Technical SEO and Core Web Vitals: A Practical Guide
Core Web Vitals have been an official Google ranking factor since 2021. For Swiss websites, the same thresholds apply as globally: LCP under 2.5 seconds, FID/INP under 200 milliseconds, and CLS under 0.1. Typical problems on Swiss SME websites: oversized hero images without lazy loading or modern formats (WebP/AVIF), render-blocking CSS files and JavaScript bundles, missing font-display swap declarations for web fonts, and unoptimized third-party scripts (chat widgets, analytics, cookie banners). Our recommendation: measure your Core Web Vitals monthly in Google Search Console and prioritize pages that don't meet the thresholds. Even small improvements – such as switching to next-gen image formats or removing unused JavaScript libraries – can produce noticeable ranking improvements.

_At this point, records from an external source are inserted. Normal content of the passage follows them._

<file path="src/inc/fcd_pkg.sv">
package fcd_pkg;
	// command codes and unlock addresses
	localparam logic [7:0] CMD_UNLOCK1 = 8'haa;
	localparam logic [7:0] CMD_UNLOCK2 = 8'h55;
	localparam logic [7:0] CMD_RESET = 8'hf0;
	localparam logic [7:0] CMD_AUTOSEL = 8'h90;
	localparam logic [7:0] CMD_PROGRAM = 8'ha0;
	localparam logic [7:0] CMD_ERASE_SETUP = 8'h80;
	localparam logic [7:0] CMD_CHIP_ERASE = 8'h10;
	localparam logic [7:0] CMD_SECTOR_ERASE = 8'h30;
	localparam logic [7:0] CMD_SUSPEND = 8'hb0;
	localparam logic [7:0] CMD_RESUME = 8'h30;
	localparam logic [11:0] WORD_ADDR1 = 12'h555;
	localparam logic [11:0] WORD_ADDR2 = 12'h2aa;
	localparam logic [11:0] BYTE_ADDR1 = 12'haaa;
	localparam logic [11:0] BYTE_ADDR2 = 12'h555;
	// autoselect read offsets, word mode and byte mode
	localparam logic [11:0] WORD_ID_ADDR = 12'h001;
	localparam logic [11:0] BYTE_ID_ADDR = 12'h002;
	localparam logic [11:0] WORD_PROT_ADDR = 12'h002;
	localparam logic [11:0] BYTE_PROT_ADDR = 12'h004;
	localparam logic [11:0] MFR_ADDR = 12'h000;
	// sector field position
	localparam int SECTOR_LSB = 12;
	localparam int SECTOR_W = 7;
	// strobe timing in mclk cycles
	localparam int SETUP_CYC = 2;
	localparam int PULSE_CYC = 2;
	localparam int HOLD_CYC = 2;
	localparam int READ_CYC = 3;

	typedef enum logic [3:0] {
		OP_RESET, OP_AUTOSEL_ID, OP_AUTOSEL_MFR, OP_PROT_VERIFY,
		OP_PROGRAM, OP_CHIP_ERASE, OP_SECTOR_ERASE, OP_SUSPEND,
		OP_RESUME, OP_READ
	} fcd_op_t;

	// one host request
	typedef struct packed {
		fcd_op_t op;
		logic [19:0] addr;
		logic [15:0] data;
	} fcd_req_t;

	// one bus cycle to the flash
	typedef struct packed {
		logic wr;
		logic [19:0] addr;
		logic [15:0] data;
	} fcd_cyc_t;

	// pin bundle towards the flash
	typedef struct packed {
		logic ce_n;
		logic we_n;
		logic oe_n;
		logic [19:0] addr;
		logic [15:0] dq_out;
		logic dq_oe;
	} fcd_pins_t;
endpackage : fcd_pkg

</file>
<file path="src/verilog/fcd_bus_cycle.sv">
`timescale 1ns/1ps
`default_nettype none
// runs one write or read strobe cycle on the flash pins
module fcd_bus_cycle (
	input wire logic mclk,
	input wire logic resetn,
	input wire logic start,
	input wire fcd_pkg::fcd_cyc_t cyc,
	input wire logic [15:0] dq_in,
	output var fcd_pkg::fcd_pins_t pins,
	output logic done,
	output logic [15:0] rdata
);
	typedef enum logic [1:0] {BC_IDLE, BC_SETUP, BC_PULSE, BC_HOLD} fcd_bc_t;
	fcd_bc_t st_q;
	logic [3:0] cnt_q;
	fcd_pkg::fcd_cyc_t cyc_q;

	// phase sequencer; oe stays high during writes so the strobe qualifies
	always_ff @(posedge mclk or negedge resetn)
	begin
		if (!resetn)
		begin
			st_q <= BC_IDLE;
			cnt_q <= 4'h0;
			cyc_q <= '0;
		end
		else
		begin
			unique case (st_q)
				BC_IDLE:
				if (start)
				begin
					cyc_q <= cyc;
					st_q <= BC_SETUP;
					cnt_q <= 4'(fcd_pkg::SETUP_CYC - 1);
				end
				BC_SETUP:
				if (cnt_q == 4'h0)
				begin
					st_q <= BC_PULSE;
					cnt_q <= cyc_q.wr ? 4'(fcd_pkg::PULSE_CYC - 1) : 4'(fcd_pkg::READ_CYC - 1);
				end
				else
					cnt_q <= cnt_q - 4'h1;
				BC_PULSE:
				if (cnt_q == 4'h0)
				begin
					st_q <= BC_HOLD;
					cnt_q <= 4'(fcd_pkg::HOLD_CYC - 1);
				end
				else
					cnt_q <= cnt_q - 4'h1;
				BC_HOLD:
				if (cnt_q == 4'h0)
					st_q <= BC_IDLE;
				else
					cnt_q <= cnt_q - 4'h1;
			endcase
		end
	end

	// pins registered; address set before we falls, data held past we rising
	always_ff @(posedge mclk or negedge resetn)
	begin
		if (!resetn)
		begin
			pins.ce_n <= 1'b1;
			pins.we_n <= 1'b1;
			pins.oe_n <= 1'b1;
			pins.addr <= '0;
			pins.dq_out <= '0;
			pins.dq_oe <= 1'b0;
		end
		else
		begin
			pins.ce_n <= !(st_q != BC_IDLE);
			pins.we_n <= !(st_q == BC_PULSE && cyc_q.wr);
			pins.oe_n <= !(st_q == BC_PULSE && !cyc_q.wr);
			pins.addr <= cyc_q.addr;
			pins.dq_out <= cyc_q.data;
			pins.dq_oe <= (st_q != BC_IDLE) && cyc_q.wr;
		end
	end

	// completion pulse and read capture at end of oe pulse
	always_ff @(posedge mclk or negedge resetn)
	begin
		if (!resetn)
		begin
			done <= 1'b0;
			rdata <= 16'h0000;
		end
		else
		begin
			done <= (st_q == BC_HOLD) && (cnt_q == 4'h0);
			if (st_q == BC_PULSE && cnt_q == 4'h0 && !cyc_q.wr)
				rdata <= dq_in;
		end
	end
endmodule : fcd_bus_cycle
`default_nettype wire

</file>
<file path="src/verilog/fcd_host.sv">
// Contract
// - host writes with ce and we low, oe held high
// - program, erase and autoselect start with aa, 55 unlock writes at mode addresses; reset, suspend, resume are one write
// - program: two unlocks, a0, then location and value
// - chip erase: unlocks, 80, unlocks, 10
// - sector erase: five chip erase writes then 30 at sector
// - host reports bit 5 of each read on timeout_seen
// - width select low: byte addresses, high: word addresses
`timescale 1ns/1ps
`default_nettype none
module fcd_host (
	input wire logic mclk,
	input wire logic resetn,
	input wire logic req_valid,
	input wire fcd_pkg::fcd_req_t req,
	input wire logic word_mode,
	input wire logic [15:0] dq_in,
	output logic req_ready,
	output logic resp_valid,
	output logic [15:0] resp_data,
	output logic timeout_seen,
	output logic ce_n,
	output logic we_n,
	output logic oe_n,
	output logic [19:0] addr,
	output logic [15:0] dq_out,
	output logic dq_oe,
	output logic byte_n
);
	typedef enum logic [1:0] {H_IDLE, H_ISSUE, H_WAIT} fcd_hst_t;
	fcd_hst_t st_q;
	fcd_pkg::fcd_req_t req_q;
	logic [2:0] step_q;
	logic [2:0] last_q;
	logic start_q;
	fcd_pkg::fcd_cyc_t cyc_q;
	fcd_pkg::fcd_pins_t pins;
	logic bc_done;
	logic [15:0] bc_rdata;

	// unlock address for a given position; low bits only matter to the device
	function automatic logic [19:0] unlock_addr(input logic wm, input logic second);
		logic [11:0] a;
		a = wm ? (second ? fcd_pkg::WORD_ADDR2 : fcd_pkg::WORD_ADDR1)
			: (second ? fcd_pkg::BYTE_ADDR2 : fcd_pkg::BYTE_ADDR1);
		return {8'h00, a};
	endfunction : unlock_addr

	// number of bus cycles per operation, minus one
	function automatic logic [2:0] op_last(input fcd_pkg::fcd_op_t op);
		unique case (op)
			fcd_pkg::OP_RESET, fcd_pkg::OP_SUSPEND, fcd_pkg::OP_RESUME,
			fcd_pkg::OP_READ: return 3'h0;
			fcd_pkg::OP_PROGRAM, fcd_pkg::OP_AUTOSEL_ID, fcd_pkg::OP_AUTOSEL_MFR,
			fcd_pkg::OP_PROT_VERIFY: return 3'h3;
			default: return 3'h5;
		endcase
	endfunction : op_last

	// builds the cycle for position s of the sequence
	function automatic fcd_pkg::fcd_cyc_t seq_cyc(input fcd_pkg::fcd_req_t r,
		input logic wm, input logic [2:0] s);
		fcd_pkg::fcd_cyc_t c;
		logic [19:0] sec;
		logic second;
		c.wr = 1'b1;
		// erases repeat the unlock pair at steps 3 and 4, so parity alone is wrong
		second = (s == 3'h1) || (s == 3'h4);
		c.addr = unlock_addr(wm, second);
		c.data = {8'h00, second ? fcd_pkg::CMD_UNLOCK2 : fcd_pkg::CMD_UNLOCK1};
		sec = {r.addr[19:fcd_pkg::SECTOR_LSB], 12'h000};
		unique case (r.op)
			fcd_pkg::OP_RESET: c.data = {8'h00, fcd_pkg::CMD_RESET};
			fcd_pkg::OP_SUSPEND: c.data = {8'h00, fcd_pkg::CMD_SUSPEND};
			fcd_pkg::OP_RESUME: c.data = {8'h00, fcd_pkg::CMD_RESUME};
			fcd_pkg::OP_READ:
			begin
				c.wr = 1'b0;
				c.addr = r.addr;
			end
			default:
			begin
				if (s == 3'h2)
				begin
					c.addr = unlock_addr(wm, 1'b0);
					unique case (r.op)
						fcd_pkg::OP_PROGRAM: c.data = {8'h00, fcd_pkg::CMD_PROGRAM};
						fcd_pkg::OP_CHIP_ERASE, fcd_pkg::OP_SECTOR_ERASE:
							c.data = {8'h00, fcd_pkg::CMD_ERASE_SETUP};
						default: c.data = {8'h00, fcd_pkg::CMD_AUTOSEL};
					endcase
				end
				else if (s == 3'h3)
				begin
					unique case (r.op)
						fcd_pkg::OP_PROGRAM:
						begin
							c.addr = r.addr;
							c.data = r.data;
						end
						fcd_pkg::OP_AUTOSEL_ID:
						begin
							c.wr = 1'b0;
							c.addr = {8'h00, wm ? fcd_pkg::WORD_ID_ADDR : fcd_pkg::BYTE_ID_ADDR};
						end
						fcd_pkg::OP_AUTOSEL_MFR:
						begin
							c.wr = 1'b0;
							c.addr = {8'h00, fcd_pkg::MFR_ADDR};
						end
						fcd_pkg::OP_PROT_VERIFY:
						begin
							c.wr = 1'b0;
							c.addr = sec | {8'h00, wm ? fcd_pkg::WORD_PROT_ADDR
								: fcd_pkg::BYTE_PROT_ADDR};
						end
						default: c.addr = unlock_addr(wm, 1'b0);
					endcase
				end
				else if (s == 3'h5)
				begin
					if (r.op == fcd_pkg::OP_SECTOR_ERASE)
					begin
						c.addr = sec;
						c.data = {8'h00, fcd_pkg::CMD_SECTOR_ERASE};
					end
					else
					begin
						c.addr = unlock_addr(wm, 1'b0);
						c.data = {8'h00, fcd_pkg::CMD_CHIP_ERASE};
					end
				end
			end
		endcase
		return c;
	endfunction : seq_cyc

	fcd_bus_cycle u_cycle (
		.mclk(mclk),
		.resetn(resetn),
		.start(start_q),
		.cyc(cyc_q),
		.dq_in(dq_in),
		.pins(pins),
		.done(bc_done),
		.rdata(bc_rdata)
	);

	// request sequencer: whole sequences issued back to back, never interleaved
	always_ff @(posedge mclk or negedge resetn)
	begin
		if (!resetn)
		begin
			st_q <= H_IDLE;
			req_q <= '0;
			step_q <= 3'h0;
			last_q <= 3'h0;
			start_q <= 1'b0;
			cyc_q <= '0;
			req_ready <= 1'b0;
		end
		else
		begin
			start_q <= 1'b0;
			unique case (st_q)
				H_IDLE:
				begin
					req_ready <= 1'b1;
					if (req_valid && req_ready)
					begin
						req_ready <= 1'b0;
						req_q <= req;
						step_q <= 3'h0;
						last_q <= op_last(req.op);
						st_q <= H_ISSUE;
					end
				end
				H_ISSUE:
				begin
					cyc_q <= seq_cyc(req_q, word_mode, step_q);
					start_q <= 1'b1;
					st_q <= H_WAIT;
				end
				H_WAIT:
				if (bc_done)
				begin
					if (step_q == last_q)
						st_q <= H_IDLE;
					else
					begin
						step_q <= step_q + 3'h1;
						st_q <= H_ISSUE;
					end
				end
				default: st_q <= H_IDLE;
			endcase
		end
	end

	// answer and timeout bit watch on reads
	always_ff @(posedge mclk or negedge resetn)
	begin
		if (!resetn)
		begin
			resp_valid <= 1'b0;
			resp_data <= 16'h0000;
			timeout_seen <= 1'b0;
		end
		else
		begin
			resp_valid <= (st_q == H_WAIT) && bc_done && (step_q == last_q);
			if ((st_q == H_WAIT) && bc_done && (step_q == last_q))
				resp_data <= bc_rdata;
			if ((st_q == H_WAIT) && bc_done && !cyc_q.wr)
				timeout_seen <= bc_rdata[5];
		end
	end

	// pins straight from the cycle engine flops
	always_comb
	begin
		ce_n = pins.ce_n;
		we_n = pins.we_n;
		oe_n = pins.oe_n;
		addr = pins.addr;
		dq_out = pins.dq_out;
		dq_oe = pins.dq_oe;
	end

	// width select pin registered from the mode input
	always_ff @(posedge mclk or negedge resetn)
	begin
		if (!resetn)
			byte_n <= 1'b0;
		else
			byte_n <= word_mode;
	end
endmodule : fcd_host
`default_nettype wire

</file>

Technical Foundation First, Then Content
Technical SEO is the foundation without which all other SEO investments fizzle out. Invest in a clean technical foundation and regular audits – and make sure your website gets the maximum out of every visitor. Pay special attention to your Core Web Vitals. For most Swiss SME websites, technical optimizations alone can generate 20–40% more organic traffic.